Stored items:

### src/rtl/load_store_unit_pkg.sv
// Shared types and constants for the load/store unit: funct3 access codes
// and the controller state encoding.
package load_store_unit_pkg;

    localparam logic [2:0] LB  = 3'b000;
    localparam logic [2:0] LH  = 3'b001;
    localparam logic [2:0] LW  = 3'b010;
    localparam logic [2:0] LBU = 3'b100;
    localparam logic [2:0] LHU = 3'b101;

    typedef enum logic [1:0] {
        IDLE = 2'd0,
        REQ  = 2'd1,
        RESP = 2'd2,
        ERR  = 2'd3
    } lsu_state_t;

endpackage

### src/rtl/load_store_unit_if.sv
// Word-oriented memory bus between the load/store unit (master) and memory (slave).
interface load_store_unit_if;

    logic        mem_req;
    logic        mem_we;
    logic [31:0] mem_addr;
    logic [3:0]  mem_be;
    logic [31:0] mem_wdata;
    logic [31:0] mem_rdata;
    logic        mem_ack;

    modport master (
        output mem_req, mem_we, mem_addr, mem_be, mem_wdata,
        input  mem_rdata, mem_ack
    );

    modport slave (
        input  mem_req, mem_we, mem_addr, mem_be, mem_wdata,
        output mem_rdata, mem_ack
    );

endinterface

### src/rtl/lsu_align.sv
// Combinational lane logic: legality check, byte enables, store-lane
// replication and load-lane extraction with sign/zero extension.
module lsu_align
    import load_store_unit_pkg::*;
(
    input  logic [2:0]  funct3,
    input  logic        we,
    input  logic [1:0]  addr_lo,
    input  logic [31:0] wdata,
    input  logic [31:0] mem_rdata,
    output logic [3:0]  be,
    output logic [31:0] lane_wdata,
    output logic [31:0] load_data,
    output logic        bad
);

    logic [7:0]  byte_v;
    logic [15:0] half_v;

    assign byte_v = mem_rdata[{addr_lo, 3'b000} +: 8];
    assign half_v = addr_lo[1] ? mem_rdata[31:16] : mem_rdata[15:0];

    always_comb begin
        be         = '0;
        lane_wdata = wdata;
        load_data  = '0;
        bad        = 1'b0;
        case (funct3)
            LB: begin
                be         = we ? (4'b0001 << addr_lo) : '1;
                lane_wdata = {4{wdata[7:0]}};
                load_data  = {{24{byte_v[7]}}, byte_v};
            end
            LH: begin
                bad        = addr_lo[0];
                be         = we ? (addr_lo[1] ? 4'b1100 : 4'b0011) : '1;
                lane_wdata = {2{wdata[15:0]}};
                load_data  = {{16{half_v[15]}}, half_v};
            end
            LW: begin
                bad       = (addr_lo != 2'b00);
                be        = '1;
                load_data = mem_rdata;
            end
            LBU: begin
                bad       = we;
                be        = '1;
                load_data = {24'd0, byte_v};
            end
            LHU: begin
                bad       = we | addr_lo[0];
                be        = '1;
                load_data = {16'd0, half_v};
            end
            default: bad = 1'b1;
        endcase
    end

endmodule

### src/rtl/load_store_unit.sv
// Multicycle load/store unit: accepts one access per start pulse, drives the
// memory bus until ack, then reports done (or done+fault for bad accesses).
module load_store_unit
    import load_store_unit_pkg::*;
(
    input  logic                    clk,
    input  logic                    reset,
    input  logic                    start,
    input  logic                    we,
    input  logic [2:0]              funct3,
    input  logic [31:0]             addr,
    input  logic [31:0]             wdata,
    output logic                    busy,
    output logic                    done,
    output logic [31:0]             rdata,
    output logic                    fault,
    load_store_unit_if.master       mem
);

    lsu_state_t  state_q, state_d;
    logic [2:0]  funct3_q, funct3_d;
    logic        we_q, we_d;
    logic [1:0]  addr_lo_q, addr_lo_d;
    logic [31:0] rdata_q, rdata_d;
    logic        busy_q, busy_d;
    logic        done_q, done_d;
    logic        fault_q, fault_d;
    logic        mem_req_q, mem_req_d;
    logic        mem_we_q, mem_we_d;
    logic [3:0]  mem_be_q, mem_be_d;
    logic [31:0] mem_addr_q, mem_addr_d;
    logic [31:0] mem_wdata_q, mem_wdata_d;

    logic        al_idle;
    logic [2:0]  al_funct3;
    logic        al_we;
    logic [1:0]  al_addr_lo;
    logic [3:0]  al_be;
    logic [31:0] al_wdata;
    logic [31:0] al_load;
    logic        al_bad;

    // The aligner checks the incoming request in IDLE and the latched one afterwards.
    assign al_idle    = (state_q == IDLE);
    assign al_funct3  = al_idle ? funct3    : funct3_q;
    assign al_we      = al_idle ? we        : we_q;
    assign al_addr_lo = al_idle ? addr[1:0] : addr_lo_q;

    lsu_align u_align (
        .funct3     (al_funct3),
        .we         (al_we),
        .addr_lo    (al_addr_lo),
        .wdata      (wdata),
        .mem_rdata  (mem.mem_rdata),
        .be         (al_be),
        .lane_wdata (al_wdata),
        .load_data  (al_load),
        .bad        (al_bad)
    );

    always_comb begin
        state_d     = state_q;
        funct3_d    = funct3_q;
        we_d        = we_q;
        addr_lo_d   = addr_lo_q;
        rdata_d     = rdata_q;
        done_d      = 1'b0;
        fault_d     = 1'b0;
        mem_req_d   = mem_req_q;
        mem_we_d    = mem_we_q;
        mem_be_d    = mem_be_q;
        mem_addr_d  = mem_addr_q;
        mem_wdata_d = mem_wdata_q;
        case (state_q)
            IDLE: begin
                if (start) begin
                    if (al_bad) begin
                        state_d = ERR;
                        done_d  = 1'b1;
                        fault_d = 1'b1;
                    end else begin
                        state_d     = REQ;
                        funct3_d    = funct3;
                        we_d        = we;
                        addr_lo_d   = addr[1:0];
                        mem_req_d   = 1'b1;
                        mem_we_d    = we;
                        mem_be_d    = al_be;
                        mem_addr_d  = {addr[31:2], 2'b00};
                        mem_wdata_d = al_wdata;
                    end
                end
            end
            REQ: begin
                if (mem.mem_ack) begin
                    state_d   = RESP;
                    done_d    = 1'b1;
                    mem_req_d = 1'b0;
                    mem_we_d  = 1'b0;
                    mem_be_d  = '0;
                    if (!we_q) begin
                        rdata_d = al_load;
                    end
                end
            end
            RESP: state_d = IDLE;
            ERR:  state_d = IDLE;
        endcase
        busy_d = (state_d != IDLE);
    end

    always_ff @(posedge clk or posedge reset) begin
        if (reset) begin
            state_q     <= IDLE;
            funct3_q    <= '0;
            we_q        <= 1'b0;
            addr_lo_q   <= '0;
            rdata_q     <= '0;
            busy_q      <= 1'b0;
            done_q      <= 1'b0;
            fault_q     <= 1'b0;
            mem_req_q   <= 1'b0;
            mem_we_q    <= 1'b0;
            mem_be_q    <= '0;
            mem_addr_q  <= '0;
            mem_wdata_q <= '0;
        end else begin
            state_q     <= state_d;
            funct3_q    <= funct3_d;
            we_q        <= we_d;
            addr_lo_q   <= addr_lo_d;
            rdata_q     <= rdata_d;
            busy_q      <= busy_d;
            done_q      <= done_d;
            fault_q     <= fault_d;
            mem_req_q   <= mem_req_d;
            mem_we_q    <= mem_we_d;
            mem_be_q    <= mem_be_d;
            mem_addr_q  <= mem_addr_d;
            mem_wdata_q <= mem_wdata_d;
        end
    end

    assign busy          = busy_q;
    assign done          = done_q;
    assign fault         = fault_q;
    assign rdata         = rdata_q;
    assign mem.mem_req   = mem_req_q;
    assign mem.mem_we    = mem_we_q;
    assign mem.mem_be    = mem_be_q;
    assign mem.mem_addr  = mem_addr_q;
    assign mem.mem_wdata = mem_wdata_q;

endmodule

### src/flat_wrapper.sv
// flat-port wrapper written by rule: the top's interface ports become plain ports
module load_store_unit_flat import load_store_unit_pkg::*;
  (clk, reset, start, we, funct3, addr, wdata, busy, done, rdata, fault, mem_mem_req, mem_mem_we, mem_mem_addr, mem_mem_be, mem_mem_wdata, mem_mem_rdata, mem_mem_ack);
  load_store_unit_if mem_i ();
  input  logic clk;
  input  logic reset;
  input  logic start;
  input  logic we;
  input  logic [2:0] funct3;
  input  logic [31:0] addr;
  input  logic [31:0] wdata;
  output logic busy;
  output logic done;
  output logic [31:0] rdata;
  output logic fault;
  output wire logic [$bits(mem_i.mem_req)-1:0] mem_mem_req;
  output wire logic [$bits(mem_i.mem_we)-1:0] mem_mem_we;
  output wire logic [$bits(mem_i.mem_addr)-1:0] mem_mem_addr;
  output wire logic [$bits(mem_i.mem_be)-1:0] mem_mem_be;
  output wire logic [$bits(mem_i.mem_wdata)-1:0] mem_mem_wdata;
  input wire logic [$bits(mem_i.mem_rdata)-1:0] mem_mem_rdata;
  input wire logic [$bits(mem_i.mem_ack)-1:0] mem_mem_ack;
  assign mem_mem_req = mem_i.mem_req;
  assign mem_mem_we = mem_i.mem_we;
  assign mem_mem_addr = mem_i.mem_addr;
  assign mem_mem_be = mem_i.mem_be;
  assign mem_mem_wdata = mem_i.mem_wdata;
  assign mem_i.mem_rdata = mem_mem_rdata;
  assign mem_i.mem_ack = mem_mem_ack;
  load_store_unit u_core (.clk(clk), .reset(reset), .start(start), .we(we), .funct3(funct3), .addr(addr), .wdata(wdata), .busy(busy), .done(done), .rdata(rdata), .fault(fault), .mem(mem_i));
endmodule
### config.mk
export PLATFORM = sky130hd
export DESIGN_NAME = load_store_unit_flat
export DESIGN_NICKNAME = d
export VERILOG_FILES = /design/src/rtl/load_store_unit_pkg.sv /design/src/rtl/load_store_unit_if.sv /design/src/rtl/lsu_align.sv /design/src/rtl/load_store_unit.sv /design/src/flat_wrapper.sv
export SDC_FILE = /design/constraint.sdc
export NUM_CORES = 1
export LEC_CHECK = 0
export CORE_MARGIN = 1.5
export CORE_UTILIZATION = 44
export DETAILED_ROUTE_END_ITERATION = 10
export PLACE_DENSITY = 0.83
export SETUP_SLACK_MARGIN = 0.02
export SLEW_MARGIN = 20
export SYNTH_ARGS = -nofsm -noshare
export SYNTH_HDL_FRONTEND = slang
export SYNTH_SLANG_ARGS = --single-unit
### constraint.sdc
create_clock -name clk -period 4.3 [get_ports clk]
set_input_delay 0.645 -clock clk [delete_from_list [all_inputs] [get_ports clk]]
set_output_delay 0.645 -clock clk [all_outputs]
set_load 0.02 [all_outputs]
==> impl_metrics.env <==
export IMPL_grt_overflow=0
export IMPL_setup_viol=0
export IMPL_cts_resized=0
export IMPL_final_max_slew_viol_count=0
export IMPL_critical_path_top_delay_family="buffers and inverters"
export IMPL_max_stage_delay_ps=550
export IMPL_min_path_cells=2
export IMPL_drt_initial_drc_count=487
export IMPL_placed_cells=786
export IMPL_track_usage_pct=22.98
export IMPL_finalClockSkew_ps=8.171
export IMPL_crit_type="in -> reg"
export IMPL_fin_tns_setup_ps=0
export IMPL_rr_startpoint="u_core.state_q[0]"
export IMPL_drive_gt1_share_pct=11.15
export IMPL_portBuffers=206
export IMPL_placementRows=40
export IMPL_maxCapViolCount=0
export IMPL_nFillCells=947
export IMPL_max_slew_margin_pct=36.97
export IMPL_placeableCoreArea_mm2=0.01201
export IMPL_cts_made_buffers=9
export IMPL_syn_avg_cell_area_um2=11.95
export IMPL_hold_path_end="u_core.mem.mem_req"
export IMPL_synth_edf_count=0
export IMPL_synth_top_cells_by_count="dfrtp_1 (111), mux2_1 (50), mux2_2 (36), nand2_1 (35), nand3_1 (35)"
export IMPL_synth_area_leaders="dfrtp_1 (51%), mux2_1 (10%), mux2_2 (7.5%)"
export IMPL_min_period_ps=3057
export IMPL_clock_path_buffers=2
export IMPL_wirelength_um=14440
export IMPL_dieArea_mm2=0.01301
export IMPL_ir_drop_v=0.0003954
export IMPL_grt_max_degree=69
export IMPL_final_hold_violation_count=0
export IMPL_tightest_slew_ps=942.5
export IMPL_via_per_inst=5.526
export IMPL_cts_root_buffer="clkbuf_16"
export IMPL_finalNonFillerCells=802
export IMPL_fin_crit_sh_pct=71.10
export IMPL_post_cts_buffers=0
export IMPL_p_switching_mw=2.198
export IMPL_syn_inst=454
export IMPL_synthToLayoutAreaGrowth_pct=44.96
export IMPL_timing_rr_end="u_core.mem.mem_wdata[4]"
export IMPL_die_x_um=114.1
export IMPL_crit_required_ps=4530
export IMPL_gp_congestion=0.9095
export IMPL_ios=209
export IMPL_synth_most_common_cell="dfrtp_1"
export IMPL_syn_area_mm2=0.005426
export IMPL_crit_cells=7
export IMPL_cpMaxStageDelayCell="clkdlybuf4s50_1"
export IMPL_startpoint_type="primary input"
export IMPL_firstDrtPassIters=5
export IMPL_ys_types=49
export IMPL_critPathBufInv=2
export IMPL_hpwlAfterDp_um=10550
export IMPL_wl_per_cell_um=18.00
export IMPL_powerDensity_mw_per_mm2=724.7
export IMPL_cts_hold_buffers=0
export IMPL_yosysSeqAreaShare_pct=51.19
export IMPL_fmax_mhz=327.1
export IMPL_clock_sinks=111
export IMPL_worst_path_max_fanout=42
export IMPL_hold_start="u_core.mem.mem_req"
export IMPL_hp_class="reg -> reg"
export IMPL_path_cells="clkdlybuf4s50_1, nor4_2, a21oi_2, o22ai_2, nand3_4, buf_12, mux2_1"
export IMPL_end_kind="flip-flop"
export IMPL_nets=754
export IMPL_rrSetupSlack_ps=1390
export IMPL_power_leakage_nw=3.370
export IMPL_switching_share_pct=38.55
export IMPL_power_share_clock_pct=15.7
export IMPL_yosys_warnings=0
export IMPL_cts_tree="built"
export IMPL_synth_top_area_share_pct=51.19
export IMPL_rsz0062_at_grt="no"
export IMPL_status="finished clean"
export IMPL_synth_seq_cells=111
export IMPL_grt_pass1_wl_um=23470
export IMPL_grt_pass1_vias=4617
export IMPL_fin_util_pct=65.49
export IMPL_clock_latency_ps=350
export IMPL_clkTransAtPathRegs_ps=70
export IMPL_vias=4432
export IMPL_antenna_found_initial=0
export IMPL_ant_nets=0
export IMPL_diodes=0
export IMPL_synth_top_area_cell="dfrtp_1"
export IMPL_synth_async_reset_ratio_pct=100.0
export IMPL_ys_dominant_reg_cell="dfrtp_1"
export IMPL_drc_errors=0
export IMPL_start_util_pct=45.18
export IMPL_worstPathArrival_ps=3290
export IMPL_seq_power_share_pct=31.8
export IMPL_die_y_um=114.1
export IMPL_intPower_mw=3.503
export IMPL_r2r_cells=6
export IMPL_p_comb_share_pct=52.5
export IMPL_cts_max_level=3
## area by class of cell
cell class / instances / area, um2 / area share, %
Sequential cell: 111 / 2778 / 35.31
Multi-Input combinational cell: 311 / 2439 / 31.00
Timing Repair Buffer: 213 / 2127 / 27.04
Clock buffer: 9 / 225.2 / 2.863
Tap cell: 147 / 183.9 / 2.338
Clock inverter: 7 / 96.34 / 1.225
Inverter: 4 / 17.52 / 0.2227
## worst max-delay path by stage
stage	from	endpoint
2_1_floorplan	reset	u_core.addr_lo_q[0]
3_3_place_gp	funct3[0]	u_core.mem.mem_wdata[27]
3_5_place_dp	funct3[0]	u_core.mem.mem_addr[8]
4_1_cts	funct3[0]	u_core.mem.mem_wdata[4]
5_1_grt	funct3[0]	u_core.mem.mem_wdata[3]
6_report	funct3[0]	u_core.mem.mem_wdata[4]
## state kept, by name (all words and copies together) (netlist names), 2 cells and up
name	count
u_core.mem.mem_addr	30
u_core.state_q	2
u_core.mem.mem_be	4
u_core.mem.mem_wdata	32
u_core.funct3_q	3
u_core.rdata	32
u_core.addr_lo_q	2
## power groups by stage
stage	Clock (mW)	Sequential [mW]	Combinational (mW)
finish	0.896	1.81	2.99
global route	0.967	1.88	3.21
CTS	0.916	1.81	3.02
detailed placement	0	1.82	3.01
global placement	0	1.81	2.94
floorplan	0	2.29	1.30
## tightest hold or removal path, stage by stage, from the launching register on
cell and delay [ps]:
dfrtp_1 350, nand2_1 50, nand2_1 50
## kinds of logic after synthesis
logic type | after synthesis | share of synthesized area (%)
compound gates | 83 | 11.07
simple gates | 108 | 9.639
flops | 111 | 51.19
buf+inv | 33 | 4.219
mux | 118 | 23.82
other cells | 1 | 0.06911
## metrics by stage
stage | hold slack, ps | worst slack [ps] | instance area (um2) | power [mW]
after floorplan | 524.7 | 724.3 | 5430 | 3.592
after global placement | 468.6 | 960.4 | 7545 | 4.748
after detailed placement | 471.4 | 861.3 | 7545 | 4.827
after CTS | 488.4 | 1236 | 7866 | 5.743
after global routing | 517.4 | 1027 | 7866 | 6.056
final | 492.9 | 1243 | 7866 | 5.701
## cell usage in the layout (no fill, tap or decap), types with 2 or more instances in the layout
master	synthesis	layout
clkinv_2	0	2
a21oi_2	2	2
nor2_1	16	15
or2_2	2	2
o2bb2ai_1	7	7
buf_4	3	6
nor3b_1	3	3
o22a_1	7	7
nor3_1	2	2
clkdlybuf4s50_1	0	206
mux2i_1	31	31
nor4_1	3	3
a22oi_1	2	2
a21oi_1	17	17
clkbuf_16	0	9
conb_1	1	2
a211oi_1	2	2
o21ai_0	24	24
nand2_1	35	35
nor4b_1	2	2
and2_1	2	2
clkinv_4	0	2
a31oi_1	5	5
bufinv_16	0	2
a222oi_1	6	6
nand3_1	35	34
dfrtp_1	111	111
mux2_2	36	36
mux2_1	50	50
inv_1	4	3
## per-layer routing
| metal | global-route usage, % | vias to the layer above | share of wire [%] |
|---|---|---|---|
| met5 | 0 | - | 0 |
| met4 | 10.83 | 0 | 3.0 |
| met3 | 5.082 | 35 | 6.7 |
| met2 | 37.59 | 184 | 49 |
| met1 | 29.16 | 2160 | 42 |
| li1 | - | 2053 | - |
Note: power is estimated with default switching activity, not from simulation.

EXERCISE: Using the entries above, quote each line verbatim from the first through the line that contains "and memory (slave).".

TASK RESPONSE:
### src/rtl/load_store_unit_pkg.sv
// Shared types and constants for the load/store unit: funct3 access codes
// and the controller state encoding.
package load_store_unit_pkg;

    localparam logic [2:0] LB  = 3'b000;
    localparam logic [2:0] LH  = 3'b001;
    localparam logic [2:0] LW  = 3'b010;
    localparam logic [2:0] LBU = 3'b100;
    localparam logic [2:0] LHU = 3'b101;

    typedef enum logic [1:0] {
        IDLE = 2'd0,
        REQ  = 2'd1,
        RESP = 2'd2,
        ERR  = 2'd3
    } lsu_state_t;

endpackage

### src/rtl/load_store_unit_if.sv
// Word-oriented memory bus between the load/store unit (master) and memory (slave).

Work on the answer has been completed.